● **What you should do**
The entries below should be written out again exactly as they stand.

● **Given records**
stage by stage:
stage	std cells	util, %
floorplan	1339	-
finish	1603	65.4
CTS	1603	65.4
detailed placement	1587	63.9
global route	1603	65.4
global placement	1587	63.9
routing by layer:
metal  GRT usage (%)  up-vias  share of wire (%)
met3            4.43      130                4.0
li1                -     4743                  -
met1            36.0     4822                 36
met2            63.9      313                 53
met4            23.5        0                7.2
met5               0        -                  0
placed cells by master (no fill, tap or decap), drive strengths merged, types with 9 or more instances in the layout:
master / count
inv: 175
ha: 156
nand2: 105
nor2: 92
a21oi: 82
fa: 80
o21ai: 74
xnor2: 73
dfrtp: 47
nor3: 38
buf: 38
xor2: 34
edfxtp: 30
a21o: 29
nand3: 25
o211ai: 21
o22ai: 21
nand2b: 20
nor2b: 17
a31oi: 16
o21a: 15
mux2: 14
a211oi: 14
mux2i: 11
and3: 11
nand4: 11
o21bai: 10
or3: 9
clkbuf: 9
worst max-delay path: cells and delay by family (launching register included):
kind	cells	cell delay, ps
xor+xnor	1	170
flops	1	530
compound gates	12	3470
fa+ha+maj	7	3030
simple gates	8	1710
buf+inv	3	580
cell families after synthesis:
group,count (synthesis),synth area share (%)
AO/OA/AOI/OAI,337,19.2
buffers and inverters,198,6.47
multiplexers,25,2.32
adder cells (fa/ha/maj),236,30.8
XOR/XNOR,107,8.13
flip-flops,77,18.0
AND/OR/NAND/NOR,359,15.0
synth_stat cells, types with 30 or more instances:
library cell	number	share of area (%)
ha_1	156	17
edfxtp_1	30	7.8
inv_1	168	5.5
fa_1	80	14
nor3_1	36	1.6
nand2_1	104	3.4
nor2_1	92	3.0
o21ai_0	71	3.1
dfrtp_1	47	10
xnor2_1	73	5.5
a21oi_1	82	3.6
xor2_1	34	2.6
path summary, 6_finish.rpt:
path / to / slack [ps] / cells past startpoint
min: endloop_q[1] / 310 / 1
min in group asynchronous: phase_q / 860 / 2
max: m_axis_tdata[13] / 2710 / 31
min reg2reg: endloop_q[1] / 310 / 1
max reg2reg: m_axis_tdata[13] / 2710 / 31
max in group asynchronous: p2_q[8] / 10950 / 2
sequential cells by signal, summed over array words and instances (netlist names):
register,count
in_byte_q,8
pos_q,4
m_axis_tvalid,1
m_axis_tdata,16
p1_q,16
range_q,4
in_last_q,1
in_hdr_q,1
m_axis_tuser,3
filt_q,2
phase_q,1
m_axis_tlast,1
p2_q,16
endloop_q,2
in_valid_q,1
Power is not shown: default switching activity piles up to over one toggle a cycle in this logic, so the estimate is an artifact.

● **Solution for this problem**
stage by stage:
stage	std cells	util, %
floorplan	1339	-
finish	1603	65.4
CTS	1603	65.4
detailed placement	1587	63.9
global route	1603	65.4
global placement	1587	63.9
routing by layer:
metal  GRT usage (%)  up-vias  share of wire (%)
met3            4.43      130                4.0
li1                -     4743                  -
met1            36.0     4822                 36
met2            63.9      313                 53
met4            23.5        0                7.2
met5               0        -                  0
placed cells by master (no fill, tap or decap), drive strengths merged, types with 9 or more instances in the layout:
master / count
inv: 175
ha: 156
nand2: 105
nor2: 92
a21oi: 82
fa: 80
o21ai: 74
xnor2: 73
dfrtp: 47
nor3: 38
buf: 38
xor2: 34
edfxtp: 30
a21o: 29
nand3: 25
o211ai: 21
o22ai: 21
nand2b: 20
nor2b: 17
a31oi: 16
o21a: 15
mux2: 14
a211oi: 14
mux2i: 11
and3: 11
nand4: 11
o21bai: 10
or3: 9
clkbuf: 9
worst max-delay path: cells and delay by family (launching register included):
kind	cells	cell delay, ps
xor+xnor	1	170
flops	1	530
compound gates	12	3470
fa+ha+maj	7	3030
simple gates	8	1710
buf+inv	3	580
cell families after synthesis:
group,count (synthesis),synth area share (%)
AO/OA/AOI/OAI,337,19.2
buffers and inverters,198,6.47
multiplexers,25,2.32
adder cells (fa/ha/maj),236,30.8
XOR/XNOR,107,8.13
flip-flops,77,18.0
AND/OR/NAND/NOR,359,15.0
synth_stat cells, types with 30 or more instances:
library cell	number	share of area (%)
ha_1	156	17
edfxtp_1	30	7.8
inv_1	168	5.5
fa_1	80	14
nor3_1	36	1.6
nand2_1	104	3.4
nor2_1	92	3.0
o21ai_0	71	3.1
dfrtp_1	47	10
xnor2_1	73	5.5
a21oi_1	82	3.6
xor2_1	34	2.6
path summary, 6_finish.rpt:
path / to / slack [ps] / cells past startpoint
min: endloop_q[1] / 310 / 1
min in group asynchronous: phase_q / 860 / 2
max: m_axis_tdata[13] / 2710 / 31
min reg2reg: endloop_q[1] / 310 / 1
max reg2reg: m_axis_tdata[13] / 2710 / 31
max in group asynchronous: p2_q[8] / 10950 / 2
sequential cells by signal, summed over array words and instances (netlist names):
register,count
in_byte_q,8
pos_q,4
m_axis_tvalid,1
m_axis_tdata,16
p1_q,16
range_q,4
in_last_q,1
in_hdr_q,1
m_axis_tuser,3
filt_q,2
phase_q,1
m_axis_tlast,1
p2_q,16
endloop_q,2
in_valid_q,1
Power is not shown: default switching activity piles up to over one toggle a cycle in this logic, so the estimate is an artifact.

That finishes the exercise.